Paulo Rogério Lage

Lisboa, manhã fria de janeiro de 2019 com aquele céu azul como só a bela cidade do azul sabe ter. Combinado com o amigo Telmo Pereira de nos encontrarmos no CENCAL nas Caldas da Rainha, resolvo ir de trem às Caldas, terra escolhida do amigo José Luiz, que naquela instituição trabalha e com quem à tarde falaríamos.
Embora Portugal tenha ótimas rodovias de belas paisagens no entorno – quem não se apaixona pelas paisagens das estradas do Alentejo? – eu, brasileiro de um país que perdeu o trem – infelizmente, agora também no sentido figurado – resolvo matar as saudades da infância, quando de trem ia para casa de meus avós em Santa Bárbara, cidade nascida no Ciclo do Ouro, situada a 100 km de Belo Horizonte, e me dirijo à Estação Santa Apolônia para embarcar no comboio da Linha Oeste direção Caldas da Rainha. Nas mãos uma pequena e boa máquina para fotografar a paisagem.
Ao ver o comboio, uma certa decepção: os vagões estão completamente grafitados. Entro, talvez de dentro possa ver fora e encontrar alguma forma de fotografar logo de início a belíssima paisagem que sei estaria a minha direita: o estuário do Tejo.
Comboio curto, de poucos vagões, não encontro visibilidade no que havia entrado e começo a buscar à frente, desesperado enquanto o trem se move e as calmas aguas do Tejo não consigo enxergar, muito menos fotografar. O trem faz uma suave curva à esquerda, curva suave que só os trens sabem fazer, e para trás fica o rio não visto.
Resolvo abrir novas portas entre vagões e assustado me dou à cabine. Fecho a porta com pedidos de desculpas, explicando ao Chefe de Trem e ao Maquinista a razão de ali ter entrado.
Talvez pela cara de decepção que deixo transparecer, já que a máquina estava sempre às mãos, mas com certeza e principalmente pela delicadeza dos da terra, recebo a instrução de que não poderia ali ficar, mas a porta poderia ficar aberta e fotos fazer, desde que em segurança e que eles não aparecessem.
Começa aí a viagem dos sonhos, de quem filho e neto de ferroviários, jamais viajara na “quase cabine” de um trem, vendo a paisagem como vê o maquinista.

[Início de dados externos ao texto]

`/design/flow/design.v`:
```
`timescale 1ns / 1ps
module twos_complement(
    input [7:0] in,
    output [7:0] out
    );
    assign out = ~in + 1;
endmodule
```
`/design/flow/run.sh`:
```
#!/bin/bash
# OpenROAD 26Q1-2900-gdf79404cd8, Yosys 0.63+post, stock flow scripts
make -C /OpenROAD-flow-scripts/flow DESIGN_CONFIG=/design/flow/config.mk WORK_HOME=/design/flow/orfs finish
```
`/design/flow/config.mk`:
```
export PLATFORM = sky130hd
export DESIGN_NAME = twos_complement
export DESIGN_NICKNAME = twos_complement
export VERILOG_FILES = /design/flow/design.v
export SDC_FILE = /design/flow/constraint.sdc
export NUM_CORES = 4
export LEC_CHECK = 1
export CORE_AREA = 10 10 70 70
export DIE_AREA = 0 0 80 80
```
`/design/flow/constraint.sdc`:
```
current_design twos_complement

set clk_period 1.9
set clk_io_pct 0.2

create_clock -name clk0 -period $clk_period

set non_clock_inputs [all_inputs -no_clocks]
set_input_delay [expr $clk_period * $clk_io_pct] -clock clk0 $non_clock_inputs
set_output_delay [expr $clk_period * $clk_io_pct] -clock clk0 [all_outputs]
```
==> reports/qor.csv <==
stage,metric,value,unit
detailed_routing,dr_total_vias,193,
synth,yosys.stat.seqShare,0,
synth,area_leaders,"xnor2_1 (25%), nor4_4 (15%), xor2_1 (13%)",
synth,yosys.area.top_type_share,0.255,
sta,maxSlewHeadroom,0.812,
sta,rsz0062_at_grt,yes,
synth,ys_area,138,µm²
detailed_routing,viasPerCell,2.30,
layout,flop_area,0,µm²
global_routing,grt_max_degree,5,
place,place_congestion,0.741,
sta,drv_slew,0,
sta,hold_violations,0,
flow_run,tool_warnings,34,
synth,syn_inst,18,
outcome,run_status,"finished, final reports clean",
global_routing,grt_pass1_vias,218,
synth,synth.largest_area_cell,xnor2_1,
worst_setup_path,required,1.52,ns
sta,fin_crit,1.86,ns
detailed_routing,drt_iter0_drc,2,
synth,netlist_area,138,µm²
layout,drive_above_1_share,0.368,
place,port_buffers,16,
global_routing,grt_pass1_wl,959,µm
place,place_inst,84,
min_path,hold_path.startpoint,in[3],
synth,postSynthAreaPerCell,7.65,µm²
floorplan,rows,21,
synth,yosysUniqueCellTypes,11,
worst_setup_path,endpoint_kind,primary output,
synth,yosys_warnings,0,
worst_setup_path,crit_fanout,2,
worst_setup_path,criticalPathCategory,input port to primary output,
floorplan,die_h,80,µm
detailed_routing,met1_length,289,µm
layout,nFillCells,399,
synth,top_cells_by_count,"xnor2_1 (4), nor2_1 (3), inv_1 (2), xor2_1 (2)",
floorplan,fp.coreArea,3420,µm²
detailed_routing,top_layer_used,met3,
min_path,hold_path_end,out[3],
sta,finalCritPeriodShare,0.981,
detailed_routing,wl_per_cell,7.51,µm
floorplan,ios,16,
floorplan,fp_util,0.0403,
global_routing,antenna_found_initial,0,
detailed_routing,met3WireLength,142,µm
clock_tree,hold_buffers,0,
sta,setup_viol_count_final,0,
layout,ff_count,0,
global_routing,track_usage,0.0182,
worst_setup_path,start_kind,input port,
sta,max_freq,536,MHz
min_path,holdPathStages,4,
layout,final_cells,84,
synth,yosys-stat-cells,18,
floorplan,die_w,80,µm
worst_setup_path,arrival,1.48,ns
layout,final_util,0.114,
sta,worstMarginPinSlew,0.281,ns
detailed_routing,postRouteAntennaNets,0,
layout,areaGrowthSynthToFinish,184,%
layout,nClkBuffers,0,
detailed_routing,dr.pass1.iters,2,
synth,top_cell,xnor2_1,
global_routing,gr-total-overflow,0,
detailed_routing,drc,0,
pwr,power.density,163,nW/µm²
detailed_routing,totalWireLength,631,µm
pwr,leakage,0.161,nW
flow_run,max_cap_viol_count,0,
floorplan,die_area,6400,µm²
detailed_routing,wl_met2,199,µm
detailed_routing,n_antenna_cell,0,
pwr,peakVddDrop,20.4,µV
min_path,hold_class,input port to primary output,
[worst max-delay path, stage by stage]
cell           delay (ns)
buf_6                0.09
or4_4                0.56
nor2_4               0.12
xnor2_1              0.11
dlygate4sd2_1        0.22
[how the worst max path moves through the flow]
| stage | startpoint | endpoint | slack [ns] | cells past startpoint |
|---|---|---|---|---|
| 4_1_cts | in[3] | out[7] | -0.06 | 5 |
| 5_1_grt | in[3] | out[5] | -0.003 | 5 |
| 6_report | in[3] | out[5] | 0.04 | 5 |
[layout make-up]
cell class / instances / area [µm²] / area share
repair buffers: 21 / 181 / 0.465
inverters: 2 / 7.51 / 0.0192
multi-input cells: 15 / 144 / 0.369
well taps: 46 / 57.6 / 0.147
[stage by stage]
stage | power (mW) | setup WS [ns] | instance area [µm²] | setup TNS, ns | hold slack, ns
3_5_place_dp | 0.0721 | -0.639 | 385 | -3.20 | 1.71
3_3_place_gp | 0.0717 | -0.618 | 385 | -3.12 | 1.71
6_report | 0.0635 | 0.0354 | 390 | 0 | 1.11
5_1_grt | 0.0713 | -0.00308 | 390 | -0.00308 | 1.15
4_1_cts | 0.0644 | -0.0555 | 379 | -0.0555 | 1.24
2_1_floorplan | 0.0131 | 0.347 | 138 | 0 | 0.789
[cells in the final DEF, fill, tap and decap left out]
| cell | netlist | layout |
|---|---|---|
| nand2_1 | 1 | 1 |
| or4_4 | 1 | 1 |
| xor2_1 | 2 | 2 |
| clkdlybuf4s50_1 | 0 | 3 |
| inv_1 | 2 | 2 |
| buf_4 | 1 | 5 |
| nor4_4 | 1 | 1 |
| clkdlybuf4s15_1 | 0 | 1 |
| nor3_4 | 0 | 1 |
| nor2_1 | 3 | 2 |
| dlygate4sd2_1 | 0 | 6 |
| nor2_4 | 0 | 1 |
| buf_2 | 0 | 3 |
| nand3_1 | 1 | 1 |
| buf_6 | 0 | 1 |
| dlymetal6s2s_1 | 0 | 2 |
| ha_2 | 0 | 1 |
| xnor2_1 | 4 | 4 |
[power breakdown]
part,total (mW),internal [mW],switching (mW)
combinational,0.0635,0.0407,0.0228
sequential,0,0,0
clock,0,0,0
[what timing repair did]
| action | CTS | global route |
|---|---|---|
| setup buffers | 0 | 0 |
| gates resized | 28 | 3 |
| gates cloned | 0 | 0 |
| pin swaps | 5 | 2 |
| endpoints found under the setup margin | 7 | 3 |
[metal layers]
metal	track usage	vias to the layer above
met5	0	-
met4	0	0
met3	0.0125	0
met2	0.0249	14
met1	0.0244	79
li1	-	100
[kinds of logic after synthesis]
family                   after synthesis  share of synthesized area
XOR/XNOR                               6                      0.382
AND/OR/NAND/NOR                        8                      0.418
buffers and inverters                  3                      0.109
adder cells (fa/ha/maj)                1                     0.0909
Power is estimated from default activity; no workload was simulated.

E vamos nós primeiro pelas estações de Lisboa, Areeiro, Entrecampos, Sete Rios, cidade que aos poucos irá ceder lugar ao campo. Trenzinho do Caipira de Villa Lobos, vem ser a trilha da inesquecível viagem, só proporcionada pela compreensão dos agora companheiros de viagem: João Cruz, o Chefe de Trem e Vitor Tomé, o Maquinista.
Telhal, Sabugo, Mafra, Torres Vedras, Outeiro, Bombarral… Caldas da Rainha e um detalhe final a fazer conhecer o Portugal de nossa origem: ao passarmos por Mafra, um telefonema do Maquinista Vitor Tomé ao restaurante Convívio do Sr. José, que fica bem perto da estação de Caldas da Rainha, escolhe o cardápio do almoço: leitão assado e, amizade já estabelecida comanda: reservar para três.

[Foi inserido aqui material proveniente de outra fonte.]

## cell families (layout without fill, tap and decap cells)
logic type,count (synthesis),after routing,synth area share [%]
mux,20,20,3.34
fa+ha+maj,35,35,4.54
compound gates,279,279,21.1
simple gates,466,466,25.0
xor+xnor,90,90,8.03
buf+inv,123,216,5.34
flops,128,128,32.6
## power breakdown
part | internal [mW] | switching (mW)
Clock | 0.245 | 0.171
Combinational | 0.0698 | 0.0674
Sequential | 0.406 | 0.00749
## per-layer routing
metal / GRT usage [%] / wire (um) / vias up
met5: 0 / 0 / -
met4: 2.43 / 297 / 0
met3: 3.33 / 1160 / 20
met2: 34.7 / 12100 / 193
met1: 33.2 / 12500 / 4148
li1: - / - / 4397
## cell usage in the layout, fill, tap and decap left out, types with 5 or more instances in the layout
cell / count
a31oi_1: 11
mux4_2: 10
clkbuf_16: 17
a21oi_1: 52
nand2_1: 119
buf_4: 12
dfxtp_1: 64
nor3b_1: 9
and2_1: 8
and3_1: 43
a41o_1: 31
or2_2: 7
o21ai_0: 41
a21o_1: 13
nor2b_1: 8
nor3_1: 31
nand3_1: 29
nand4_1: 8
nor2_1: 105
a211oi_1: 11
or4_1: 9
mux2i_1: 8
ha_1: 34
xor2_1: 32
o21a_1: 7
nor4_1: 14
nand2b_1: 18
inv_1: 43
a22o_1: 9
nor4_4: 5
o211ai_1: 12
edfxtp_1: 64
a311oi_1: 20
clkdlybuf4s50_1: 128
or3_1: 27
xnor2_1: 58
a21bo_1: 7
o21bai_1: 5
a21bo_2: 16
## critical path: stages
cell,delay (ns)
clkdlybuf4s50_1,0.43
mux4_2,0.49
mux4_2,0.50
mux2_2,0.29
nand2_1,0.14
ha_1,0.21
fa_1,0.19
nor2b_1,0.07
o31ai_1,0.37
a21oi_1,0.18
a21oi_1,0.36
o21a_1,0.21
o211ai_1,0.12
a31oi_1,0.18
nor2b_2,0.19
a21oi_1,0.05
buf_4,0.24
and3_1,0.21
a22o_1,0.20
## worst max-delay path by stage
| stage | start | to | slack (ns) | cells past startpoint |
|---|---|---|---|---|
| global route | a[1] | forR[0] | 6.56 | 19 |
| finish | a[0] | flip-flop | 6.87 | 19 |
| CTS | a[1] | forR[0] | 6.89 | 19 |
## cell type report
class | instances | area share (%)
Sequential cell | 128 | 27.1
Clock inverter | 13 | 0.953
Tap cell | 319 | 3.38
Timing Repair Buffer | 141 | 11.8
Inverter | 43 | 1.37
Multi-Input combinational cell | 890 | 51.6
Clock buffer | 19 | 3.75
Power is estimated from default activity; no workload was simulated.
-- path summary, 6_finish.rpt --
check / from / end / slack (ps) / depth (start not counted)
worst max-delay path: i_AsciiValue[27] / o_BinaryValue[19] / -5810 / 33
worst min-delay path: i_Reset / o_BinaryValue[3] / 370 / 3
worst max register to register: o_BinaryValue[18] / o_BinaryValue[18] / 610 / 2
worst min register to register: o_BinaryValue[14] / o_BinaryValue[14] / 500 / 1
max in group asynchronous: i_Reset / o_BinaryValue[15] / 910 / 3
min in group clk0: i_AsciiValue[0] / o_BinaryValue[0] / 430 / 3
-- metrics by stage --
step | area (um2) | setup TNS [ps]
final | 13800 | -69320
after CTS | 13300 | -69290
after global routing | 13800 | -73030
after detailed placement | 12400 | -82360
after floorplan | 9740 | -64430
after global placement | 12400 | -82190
**flow/run.sh**
```bash
#!/bin/bash
# OpenROAD 26Q1-2900-gdf79404cd8, Yosys 0.63+post, stock flow scripts
make -C /OpenROAD-flow-scripts/flow DESIGN_CONFIG=/design/flow/config.mk WORK_HOME=/design/flow/orfs finish
```
**flow/config.mk**
```make
export PLATFORM = sky130hd
export DESIGN_NAME = G_Code_Decoder
export DESIGN_NICKNAME = G_Code_Decoder
export VERILOG_FILES = /design/flow/design.v
export SDC_FILE = /design/flow/constraint.sdc
export NUM_CORES = 4
export LEC_CHECK = 1
export CORE_UTILIZATION = 50
```
**flow/constraint.sdc**
```tcl
current_design G_Code_Decoder

set clk_period 9.7
set clk_io_pct 0.2

create_clock -name clk0 -period $clk_period [get_ports {i_Clock50MHz}]

set non_clock_inputs [all_inputs -no_clocks]
set_input_delay [expr $clk_period * $clk_io_pct] -clock clk0 $non_clock_inputs
set_output_delay [expr $clk_period * $clk_io_pct] -clock clk0 [all_outputs]
```
$ cat design/flow/config.mk
export PLATFORM = sky130hd
export DESIGN_NAME = Temperature_Decoder
export DESIGN_NICKNAME = Temperature_Decoder
export VERILOG_FILES = /design/flow/design.v
export SDC_FILE = /design/flow/constraint.sdc
export NUM_CORES = 4
export LEC_CHECK = 1
export CORE_UTILIZATION = 50
$ cat design/flow/constraint.sdc
current_design Temperature_Decoder

set clk_period 7.9
set clk_io_pct 0.2

create_clock -name clk0 -period $clk_period [get_ports {i_Clock50MHz}]

set non_clock_inputs [all_inputs -no_clocks]
set_input_delay [expr $clk_period * $clk_io_pct] -clock clk0 $non_clock_inputs
set_output_delay [expr $clk_period * $clk_io_pct] -clock clk0 [all_outputs]
$ cat design/flow/design.v
`timescale 1ns / 1ps
module Temperature_Decoder(
	input i_Clock50MHz,
	input i_Reset,
	input i_SerialReady,
	input [7:0] i_SerialData,
	output reg [23:0] o_HotTempAscii,
	output reg [23:0] o_BedTempAscii,
	output reg o_LineComplete,
	output [1:0] o_STATE
   );
	localparam s_IDLE 	 = 4'd0;
	localparam s_HOT 		 = 4'd1;
	localparam s_BED 		 = 4'd2;
	localparam s_COMPLETE = 4'd3;
	reg [3:0] r_STATE;
	reg [6:0] r_CompleteCounter;
	initial begin
		o_HotTempAscii 	= 24'd0;
		o_BedTempAscii 	= 24'd0;
		o_LineComplete 	= 1'b0;
		r_STATE				= 4'd0;
		r_CompleteCounter = 7'd0;
	end
	always @(posedge i_Clock50MHz, posedge i_Reset) begin
		if (i_Reset) begin
			o_HotTempAscii 	= 24'd0;
			o_BedTempAscii 	= 24'd0;
			o_LineComplete 	= 1'b0;
			r_STATE				= 4'd0;
			r_CompleteCounter = 7'd0;
		end
		else begin
			case (r_STATE)
				s_IDLE: begin
					r_CompleteCounter = 7'd0;
					o_LineComplete 	= 1'b0;
					if ((i_SerialReady) && i_SerialData == 8'd32) begin
						r_STATE = s_IDLE;
					end
					else if ((i_SerialReady) && i_SerialData == 8'd13) begin
						r_STATE = s_IDLE;
					end
					else  if ((i_SerialReady) && i_SerialData == 8'd72) begin
						o_HotTempAscii = 24'd0;
						r_STATE  		= s_HOT;
					end
					else  if ((i_SerialReady) && i_SerialData == 8'd66) begin
						o_BedTempAscii = 24'd0;
						r_STATE  		= s_BED;
					end
					else begin
						r_STATE = s_IDLE;
					end
				end
				s_HOT: begin
					if ((i_SerialReady) && i_SerialData == 8'd13) begin
						r_STATE = s_COMPLETE;
					end
					else if ((i_SerialReady) && (i_SerialData != 8'd13)) begin
						o_HotTempAscii 	  = o_HotTempAscii << 8;
						o_HotTempAscii[7:0] = i_SerialData;
					end
					else begin
						r_STATE = s_HOT;
					end
				end
				s_BED: begin
					if ((i_SerialReady) && i_SerialData == 8'd13) begin
						r_STATE = s_COMPLETE;
					end
					else if ((i_SerialReady) && (i_SerialData != 8'd13)) begin
						o_BedTempAscii 	  = o_BedTempAscii << 8;
						o_BedTempAscii[7:0] = i_SerialData;
					end
					else begin
						r_STATE = s_BED;
					end
				end
				s_COMPLETE: begin
					if (r_CompleteCounter < 7'd100) begin
						o_LineComplete = 1'b1;
						r_CompleteCounter = r_CompleteCounter + 1'b1;
						r_STATE = s_COMPLETE;
					end
					else begin
						r_CompleteCounter = 7'd0;
						r_STATE = s_IDLE;
					end
				end
			endcase
		end
	end
	assign o_STATE = r_STATE[1:0];
endmodule
$ cat design/flow/run.sh
#!/bin/bash
# OpenROAD 26Q1-2900-gdf79404cd8, Yosys 0.63+post, stock flow scripts
make -C /OpenROAD-flow-scripts/flow DESIGN_CONFIG=/design/flow/config.mk WORK_HOME=/design/flow/orfs finish
==> impl_metrics.toml <==
# synthesis and place-and-route metrics
[clock_tree]
cts_setup_buffers = 0
cts.sinks = 58
hold_buffers = 0
cts_resized = 0
cts_root_buf = "clkbuf_8"
clockBufferDepth = 2
cts_buffers = 9
clock_latency_ps = 330
clk_pin_slew_ps = 60
htree_levels = 3
cts_tree = "yes"

[synthesis]
synth_area_per_cell_um2 = 10.3
synth_cells = 275
ys_warn_count = 1
numSynthFlops = 58
ys_seq_share_pct = 51.2
syn_area_um2 = 2840
yosysCellCount = 275
ys_area_um2 = 2840
synth_cell_types = 38

[routing]
final_antenna_net_count = 0
wl_per_cell_um = 12.6
vias_per_cell = 4.88
drtPass1Iterations = 4
drt_iter0_drc = 137
drc_errors = 0
diodes = 0
via_count = 2037
wl_um = 5240

[floorplanning]
chipArea_um2 = 5980
rows = 27
die_width_um = 77.3
fp_util_pct = 51.8
ios = 62
fp.dieH_um = 77.3
core_area_um2 = 5470

[global_route]
antenna_found_initial = 0
grt_pass1_vias = 2033
grt_max_degree = 59
grt_pass1_wl_um = 9090
grtUsageTotal_pct = 19.5
overflow = 0

[worst_setup_path]
start_kind = "input pin"
path_class = "in -> reg"
worstSetupEndpointType = "flop"
path_max_fanout = 5
worstPathArrival_ps = 3660
crit_start = "i_SerialData[1]"
r2r-start = "r_STATE[1]$_DFFE_PP0P_"
crit_required_ps = 8110

[power_and_ir_drop]
p_sw_share_pct = 25.9
vdd_drop_max_mv = 0.162
p_int_uw = 707
p_total_uw = 955
p_leak_uw = 0.00156
power_frac_comb_pct = 28.1
p_per_area_nw_per_um2 = 259
clkPwrFrac_pct = 26.7
p_sw_uw = 248
p_seq_share_pct = 45.2

[placement]
place_hpwl_um = 3430
port_buffers = 61
gp_congestion = 0.925
dp_cells = 402

[timing]
relSlewSlack_pct = 52.0
final.setup.tns_ps = 0
drv_slew = 0
finalHoldViolCount = 0
grt_setup_unrepaired = "no"
setup_violations = 0
worstMarginPinSlew_ps = 720
timing.fmax_mhz = 290
finalCriticalPeriod_ps = 3440
worst_clock_skew_ps = 4.51
period_used_pct = 43.6

[min_path]
hold_class = "reg -> reg"
holdCritStartpoint = "r_CompleteCounter[6]$_DFFE_PP0P_"

[layout]
area_growth_pct = 29.9
post_route_cells_drive_above_1_share_pct = 8.41
postLayoutCoreUtil_pct = 67.3
nFillCells = 429
fin_cells = 417
flop_area_um2 = 1450
comb_area_um2 = 1100

[run]
max_cap_violations = 0
warnings = 29

[run_status]
outcome = "finished, final reports clean"
-- layout by cell type, fill, tap and decap left out, drive strengths merged, types with 2 or more instances in the layout --
cell / count
a21o: 3
buf: 5
clkbuf: 13
clkdlybuf4s50: 61
clkinv: 2
dfrtp: 58
ha: 5
inv: 54
mux2: 2
mux2i: 48
nand2: 55
nand4: 2
nand4b: 2
nor2: 9
nor4b: 2
o22a: 2
xor2: 2
-- cell usage after synthesis --
library cell  count  area share, %
a21oi_1           1           0.18
a21o_1            3           0.79
xor2_1            2           0.62
buf_2             1           0.18
nor4b_1           1           0.31
nand3_1           1           0.18
a211oi_4          1           0.71
buf_6             2           0.79
a41oi_1           1           0.31
dfrtp_1          58             51
and3_1            1           0.22
and2_1            1           0.22
mux2_2            2           0.79
buf_8             2            1.1
nand2_1          55            7.3
a41o_2            1           0.40
nor4_1            1           0.22
o21bai_1          1           0.26
o221ai_1          1           0.31
a31oi_1           1           0.22
ha_1              5            2.2
mux2i_1          48             17
a221oi_4          1           0.93
nor3b_2           1           0.44
and4b_2           1           0.40
nand4_1           2           0.44
nor2b_1           1           0.22
inv_1            54            7.1
o311ai_0          1           0.31
nor2_1            9            1.2
o22a_1            2           0.62
a2bb2oi_1         1           0.31
nor3_1            1           0.18
nor4b_2           1           0.53
o21ai_0           1           0.18
nand4b_1          2           0.62
xnor2_1           1           0.31
clkbuf_1          6           0.79
-- critical path, cell delays in order --
cell             delay [ps]
clkdlybuf4s50_1         520
nor4_1                  680
a21o_1                  260
a2bb2oi_1               260
mux2_2                  360
-- sequential cells by signal, summed over array words and instances, names as in the netlist --
register,flops
r_CompleteCounter,7
r_STATE,2
o_HotTempAscii,24
o_BedTempAscii,24
o_LineComplete,1
-- worst paths after layout --
kind / cells after the start / slack [ps] / end
max: 5 / 4460 / r_STATE[1]$_DFFE_PP0P_
min reg2reg: 1 / 490 / r_CompleteCounter[6]$_DFFE_PP0P_
max reg2reg: 8 / 5700 / o_HotTempAscii[6]$_DFFE_PP0P_
max in group asynchronous: 3 / 5650 / o_LineComplete$_DFFE_PP0P_
min: 1 / 490 / r_CompleteCounter[6]$_DFFE_PP0P_
min in group asynchronous: 3 / 1780 / o_HotTempAscii[18]$_DFFE_PP0P_
-- per-stage QoR --
stage               hold slack, ps  instance area [um^2]  worst slack, ps
floorplan                      449                  2840             4890
global placement               477                  3490             4230
detailed placement             477                  3490             4180
CTS                            491                  3680             4490
global route                   533                  3680             4290
finish                         492                  3680             4460
-- cell type report --
class	instances	area share, %
clock buffers	13	4.86
clock inverters	2	0.272
inverters	54	5.50
multi-input cells	152	29.9
flip-flops and latches	58	39.4
well taps	72	2.45
repair buffers	66	17.6
-- metal layers --
layer  vias up  global-route usage [%]  wire length [um]
li1       1012                       -                 -
met1       964                    30.5              2620
met2        48                    30.4              2290
met3        13                    2.90               204
met4         0                    4.34               124
met5         -                       0                 0
-- cells by family after synthesis --
group,count (synthesis),synth area share (%)
AOI/OAI and AO/OA,16,5.52
xor gates and xnor gates,3,0.927
adders and majority gates,5,2.21
buffers and inverters,65,9.97
DFF,58,51.2
muxes,50,17.7
and+or+nand+nor,78,12.4
-- power groups by stage --
| stage | clock network [uW] | registers (uW) | logic [uW] |
|---|---|---|---|
| finish | 255 | 431 | 269 |
| global route | 273 | 443 | 298 |
| CTS | 262 | 432 | 274 |
Power figures rest on the tool's default switching activity, not on a simulated workload.
**/design/flow/config.mk**
```make
export PLATFORM = sky130hd
export DESIGN_NAME = planeController
export DESIGN_NICKNAME = planeController
export VERILOG_FILES = /design/flow/design.v
export SDC_FILE = /design/flow/constraint.sdc
export NUM_CORES = 4
export LEC_CHECK = 1
export CORE_UTILIZATION = 30
```
**/design/flow/constraint.sdc**
```tcl
current_design planeController

set clk_period 5.4
set clk_io_pct 0.2

create_clock -name clk0 -period $clk_period [get_ports {clk}]

set non_clock_inputs [all_inputs -no_clocks]
set_input_delay [expr $clk_period * $clk_io_pct] -clock clk0 $non_clock_inputs
set_output_delay [expr $clk_period * $clk_io_pct] -clock clk0 [all_outputs]
```
**/design/flow/design.v**
```verilog
module planeController 
#(
    parameter   OUT_NUM = 64,
    parameter   D_WIDTH = 8,     
    parameter   C_WIDTH = 5,      
    parameter   MCU_CLK_DIVIDER = 2  
)
(
    input       clk,
    input       reset,
    input       [D_WIDTH - 1:0] dataIn,
    input       dataEn,
    input       rs,
    output      [OUT_NUM - 1:0] pwmOut,
    output      mcuClk
);
reg [C_WIDTH - 1:0] mem [0:OUT_NUM - 1];
reg [D_WIDTH - 2:0] memAddr;  
reg [C_WIDTH - 1:0] cnt;  
reg incDec;  
reg pwmEnabled;  
reg prevDataEn;
reg syncDataEn;
reg dataEnNegEdge;
assign mcuClk = cnt[MCU_CLK_DIVIDER];
always @(posedge clk) begin
    if (!reset) begin
        pwmEnabled <= 1'b0;
        memAddr <= 1'b0;
        incDec <= 1'b0;
    end else begin
        if (dataEnNegEdge) begin
            if (rs == 1'b1) begin
                casez(dataIn) // synthesis parallel_case
                    8'b0000_001?: memAddr <= 'b0;  
                    8'b0000_01??: incDec <= dataIn[1];
                    8'b0000_1???: pwmEnabled <= dataIn[2];
                    8'b1???_????: memAddr <= dataIn[D_WIDTH - 2:0];  
                endcase
            end else begin
                if (incDec)
                    memAddr <= memAddr + 1'b1;
                else
                    memAddr <= memAddr - 1'b1;
            end
        end
    end
end
always @(posedge clk) begin
 dataEnNegEdge <= (prevDataEn == 1'b1 && syncDataEn == 1'b0);
end
always @(posedge clk) begin
    syncDataEn <= dataEn;
end
always @(posedge clk) begin
    prevDataEn <= syncDataEn;
end
always @(posedge clk)
begin
    if (!reset) begin
        cnt <= 0;
    end else begin
        if (cnt <= 8'b11101) begin  
            cnt <= cnt + 1'b1;
        end else begin
            cnt <= 0;
        end
    end
end
genvar i;
generate
for (i = 0; i < OUT_NUM; i = i + 1) begin: pwmOuts
    always @(posedge clk) begin
        if (reset) begin
            if (dataEnNegEdge) begin
                if (rs == 1'b1 && dataIn == 8'b0000_0001) begin  
                    mem[i] <= 'b0;
                end else begin
                    if (memAddr == i[C_WIDTH - 1:0]) begin
                        mem[i] <= dataIn[C_WIDTH - 1:0];  
                    end
                end
            end
        end
    end
    assign pwmOut[i] = pwmEnabled ? ({1'b0, cnt} < mem[i]) : 1'b0;
end
endgenerate
endmodule  
```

Almoçamos bem, comida regada a boa conversa, e não me deixam pagar a conta. Ao final uma foto de despedida, que está próxima a hora do retorno do trem a Lisboa.
Chego a tempo no encontro no CENCAL com os amigos Telmo e José Luís, cara feliz a denunciar a inesquecível viagem feita em companhia dos agora já saudosos amigos, João Cruz e Vitor Tomé.
A noite, deitado na casa de meu anfitrião Telmo, na vizinha Juncal, cantarolo para mim mesmo, lembrando as viagens de infância para Santa Bárbara, a trilha da bela viagem do dia.